Finally, finally, you are released from the grips of the options guy and sent back to your salesperson and the ninth step. She has you sign a few more things. She offers you water. She leaves to find the spare key. She leaves with your credit card. She leaves to get a manager’s signature. She offers you water. She leaves with your credit card signature. She leaves to check on the progress of the cleaning. She leaves to find out how the final inspection is going. She leaves with your check. She leaves to find a piece of paperwork she needs. She leaves to check again on the inspection; are you sure she can’t bring you a water? or a ginger ale? You catch Pokémon and read your book in five-minute segments between her visits.

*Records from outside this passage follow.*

Design measure_sys, start of the top module:
module measure_sys(
	input            sys_clk,
	input            sys_rst_n,
	input      [7:0] askdemod_data,    
	input      [9:0] fsk_demod,        
	input      [7:0] pskdemod_data,    
	output     [7:0] demod_data,
	output     [7:0] uart_mod_type,
	output    [15:0] uart_demod_fre,
	output     [7:0] uart_mod_depth,
	output reg [7:0] uart_delta_freq
);
Size in the first run: about 12,000 cells after synthesis, about 540 flip-flops, about 91,000 um2 of cells after synthesis.
clock: 77.3 ns
lec_check: 0
cap_margin: 0
cell_pad_in_sites_global_placement: 0
core_aspect_ratio: 0.71
core_margin: 2
core_utilization: 68
cts_cluster_size: 90
gpl_routability_driven: 1
max_routing_layer: met4
min_routing_layer: met1
place_density_lb_addon: 0.22
setup_slack_margin: 5.0
slew_margin: 20
run.sh (not shown) runs the stock make flow with config.mk's settings and CLKGATE_MAP_FILE=.
The first run completed without violations.
Next try:
==> flow/config.mk (replaced) <==
export PLATFORM = sky130hd
export DESIGN_NAME = measure_sys
export DESIGN_NICKNAME = measure_sys
export VERILOG_FILES = /design/flow/design.v
export SDC_FILE = /design/flow/constraint.sdc
export NUM_CORES = 4
export LEC_CHECK = 0
export ABC_AREA = 1
export CAP_MARGIN = 0
export CELL_PAD_IN_SITES_GLOBAL_PLACEMENT = 0
export CORE_ASPECT_RATIO = 0.98
export CORE_MARGIN = 2
export CORE_UTILIZATION = 72
export GPL_ROUTABILITY_DRIVEN = 0
export MAX_ROUTING_LAYER = met4
export MIN_ROUTING_LAYER = met1
export PLACE_DENSITY_LB_ADDON = 0.04
export SETUP_SLACK_MARGIN = 5.0
export SLEW_MARGIN = 20
export TNS_END_PERCENT = 5
==> flow/constraint.sdc (replaced) <==
create_clock -name core_clock -period 41.4 [get_ports {sys_clk}]
set_input_delay 8.2800 -clock core_clock [delete_from_list [all_inputs] [get_ports {sys_clk}]]
set_output_delay 8.2800 -clock core_clock [all_outputs]
set_load 0.01 [all_outputs]
Now the flow ran to the end with violations: capacitance limit, slew limit, setup timing.
Setup slack got worse by 18 ns.
Critical path depth rises by 42.
Wire length came out higher by 17%.
Fmax grows by 41%.
Next try:
==> flow/config.mk (replaced) <==
export PLATFORM = sky130hd
export DESIGN_NAME = measure_sys
export DESIGN_NICKNAME = measure_sys
export VERILOG_FILES = /design/flow/design.v
export SDC_FILE = /design/flow/constraint.sdc
export NUM_CORES = 4
export LEC_CHECK = 0
export CAP_MARGIN = 20
export CORE_MARGIN = 2
export CORE_UTILIZATION = 72
export SLEW_MARGIN = 20
==> flow/constraint.sdc (replaced) <==
create_clock -name core_clock -period 60.3 [get_ports {sys_clk}]
set_input_delay 12.0600 -clock core_clock [delete_from_list [all_inputs] [get_ports {sys_clk}]]
set_output_delay 12.0600 -clock core_clock [all_outputs]
set_load 0.01 [all_outputs]
With this change the flow produced a clean layout.
Power came out lower by 36%.
Register-to-register slack improved by 5.3 ns.
Synthesized cell count decreases by 15%.
Synthesized area fell by 1.5%.


v40:
measure_sys again, from the RTL that the note above started with.
## measure_sys
module measure_sys(
	input            sys_clk,
	input            sys_rst_n,
	input      [7:0] askdemod_data,    
	input      [9:0] fsk_demod,        
	input      [7:0] pskdemod_data,    
	output     [7:0] demod_data,
	output     [7:0] uart_mod_type,
	output    [15:0] uart_demod_fre,
	output     [7:0] uart_mod_depth,
	output reg [7:0] uart_delta_freq
);
clock: 50.2 ns
lec_check: 0
cap_margin: 15
cell_pad_in_sites_global_placement: 3
core_aspect_ratio: 0.98
core_margin: 9
core_utilization: 33
cts_cluster_diameter: 126
gpl_routability_driven: 1
gpl_timing_driven: 0
hold_slack_margin: 0.01
max_routing_layer: met5
min_routing_layer: met2
place_density_lb_addon: 0.09
setup_slack_margin: -1.21
slew_margin: 35
tns_end_percent: 80
Final checks on v40, whose flow otherwise completed, came back failing, citing negative setup slack.
Inputs modified between v40 and v30:
Settings: a deleted SETUP_SLACK_MARGIN that had been -1.21; a deleted CORE_ASPECT_RATIO that had been 0.98; a deleted MIN_ROUTING_LAYER that had been met2; a deleted CELL_PAD_IN_SITES_GLOBAL_PLACEMENT that had been 3; a deleted MAX_ROUTING_LAYER that had been met5; a deleted CTS_CLUSTER_DIAMETER that had been 126; a deleted TNS_END_PERCENT that had been 80; a deleted GPL_TIMING_DRIVEN that had been 0; a change of SLEW_MARGIN from 35 to 20; a deleted PLACE_DENSITY_LB_ADDON that had been 0.09; a change of CAP_MARGIN from 15 to 20; a change of CORE_UTILIZATION from 33 to 68; a change of CORE_MARGIN from 9 to 2; a deleted HOLD_SLACK_MARGIN that had been 0.01; a deleted GPL_ROUTABILITY_DRIVEN that had been 1; a change of the clock period (ns, I/O delays scaled along) from 50.2 to 56.8.
[summary]
The flow did not stop early for v30: all stages ran, and the layout cleared the timing, DRC and antenna checks.
v40 has a higher number of nets in the final layout than v30.
NOTE floorplan die area v40->v30 decreased by more than half
Of v30 and v40, v40 shows the lower final worst-path setup slack, with v30 above it.
Relative to v40, clock power share decreased by 2.9 points in v30.
Between v30 and v40, the width of the die is lower for v30.
Modified inputs, v34 compared to v30
Settings: SETUP_SLACK_MARGIN now -2.0, previously not set; CORE_UTILIZATION now 40, was 68; the clock period (ns, I/O delays scaled along) now 62.4, was 56.8.
Results
Between v34 and v30, it is v34 whose wire length is lower, by about 0.5%. Compared with v30, v34 shows a lower number of global-route vias before repair. First-iteration detailed-routing DRC count: v34 < v30.
No activity file was given, so power comes from the tool's default toggle rates.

Tenth step: What is taking so long? What is taking so long? What is taking so long? What is taking so long? What is taking so long? What is taking so long? What is taking so long? What is taking so long? What is taking so long? What is taking so long? What is taking so long? What is taking so long?
Now things finally look promising; maybe we are at the eleventh step? Papers and copies of papers are being put in a folder. You are being handed a business card and a form that explains that if you refer anyone to this dealership you will get $100 per referral—she hopes you’ll refer to her, ha ha! And then: THE KEY! It’s THE KEY! The car is yours and you can LEAVE! …Oh, but call and make an appointment to come back for the inspection, because they didn’t actually do that yet because they were so backed up.